Baseline operator assets ship under deploy/observability/:

alerts.yml — Prometheus alerting rules for control-plane health, error rate/latency (including the per-PERF-SLO-* SLO group, which mirrors the hot-path table in performance.md), signer health, and the async-spine/fleet metrics in the table below. Every trstctl_ metric a rule references is one the control plane actually emits, checked in both directions by test.
dashboard.json — a Grafana dashboard: request rate, error ratio, latency percentiles, throughput by status code, signer up/restarts, event-log replica health, projection/outbox lag, snapshot/CRL/audit freshness/failure panels, and fleet-health panels.
prometheus.example.yml — a ready-to-use scrape + rules config.

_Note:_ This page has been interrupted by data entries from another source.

File: src/logic/wb_row_buffer.sv
`timescale 1ns/1ps

module wb_row_buffer
    import scpad_pkg::*;
(
    input  logic      clk,
    input  logic      n_rst,
    input  logic      capture,
    input  row_data_t sram_rddata,
    output row_data_t row
);

    // full 512-bit row, frees the sram after a single read
    row_data_t row_q;

    always_ff @(posedge clk, negedge n_rst) begin
        if (!n_rst) begin
            row_q <= '0;
        end else if (capture) begin
            // read data is valid in the capture cycle
            row_q <= sram_rddata;
        end
    end

    assign row = row_q;

endmodule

Ops-critical signal matrix

Failure mode	Primary metric	Alert
A committed hot-path p99 SLO is exceeded	`trstctl:slo_p99_latency_seconds`	`TrstctlPerfSLOLatencyPERFSLO###`
A committed 0.10% hot-path error budget is burning too fast	`trstctl:slo_error_ratio:5m`, `trstctl:slo_error_ratio:1h`	`TrstctlPerfSLOBurnRatePERFSLO###`
Read model is old even though `/readyz` is green	`trstctl_projection_lag_events`	`TrstctlProjectionLagHigh`
Outbox boot reconciliation falls behind the event stream	`trstctl_outbox_reconciliation_lag_events`	`TrstctlOutboxReconciliationLagHigh`
External delivery hangs inside a connector/webhook	`trstctl_outbox_delivery_timeouts_total`	`TrstctlOutboxDeliveryTimeouts`
Snapshot worker fails or stops producing fresh boot accelerators	`trstctl_read_model_snapshot_failures_total`, `trstctl_read_model_snapshot_last_success_timestamp_seconds`	`TrstctlReadModelSnapshotFailures`, `TrstctlReadModelSnapshotStale`
CRL freshness fails and revocation data can go stale	`trstctl_crl_regeneration_failures_total`, `trstctl_crl_last_regenerated_timestamp_seconds`	`TrstctlCRLRegenerationFailures`, `TrstctlCRLFreshnessStale`
Audit archive/retention stops	`trstctl_audit_retention_failures_total`, `trstctl_audit_retention_last_success_timestamp_seconds`	`TrstctlAuditRetentionFailing`, `TrstctlAuditRetentionStale`
Agents cannot bootstrap	`trstctl_agent_enrollments_total{result="failed"}`	`TrstctlAgentEnrollmentFailures`
Agents reach the channel but heartbeat fails	`trstctl_agent_heartbeats_total{result="failed"}`	`TrstctlAgentHeartbeatFailures`
Fleet wave is too large for the agent bulkhead	`trstctl_agent_bulkhead_rejections_total`	`TrstctlAgentBulkheadSaturated`
Agents stop reporting after rollout or upgrade	`trstctl_agents_total`, `trstctl_agents_stale_total`	`TrstctlAgentFleetStale`

Plugging a new component in

Observability is a default of the platform, not an afterthought: a new serving surface or worker registers its metrics, logs, health/readiness, and tracing through one shared library — the same registry, middleware, readiness checks, tracer, and signer-metrics helpers — rather than rolling its own. Background workers stop cleanly on cancellation, and new trstctl_ alert metrics are held to the same reality test, so a dashboard or alert can never reference a metric the code does not emit.

Two SLOs still deserve tighter direct instrumentation: PERF-SLO-007 (signer.rpc) and PERF-SLO-008 (spine.projection_replay) use served route families as their latency/error alert denominator, while direct signer health and projection backlog are covered by TrstctlSignerDown, TrstctlSignerRestarting, and TrstctlProjectionLagHigh. Adding first-class signer RPC and projection replay histograms would make those SLO alerts more exact without weakening AN-4.

Configuration

Variable	Default	Meaning
`TRSTCTL_LOG_LEVEL`	`info`	`debug`, `info`, `warn`, or `error`.
`TRSTCTL_LOG_FORMAT`	`json`	`json` or `text`.

/metrics and /readyz are always served and unauthenticated; restrict them at your ingress / network policy if you do not want them publicly reachable.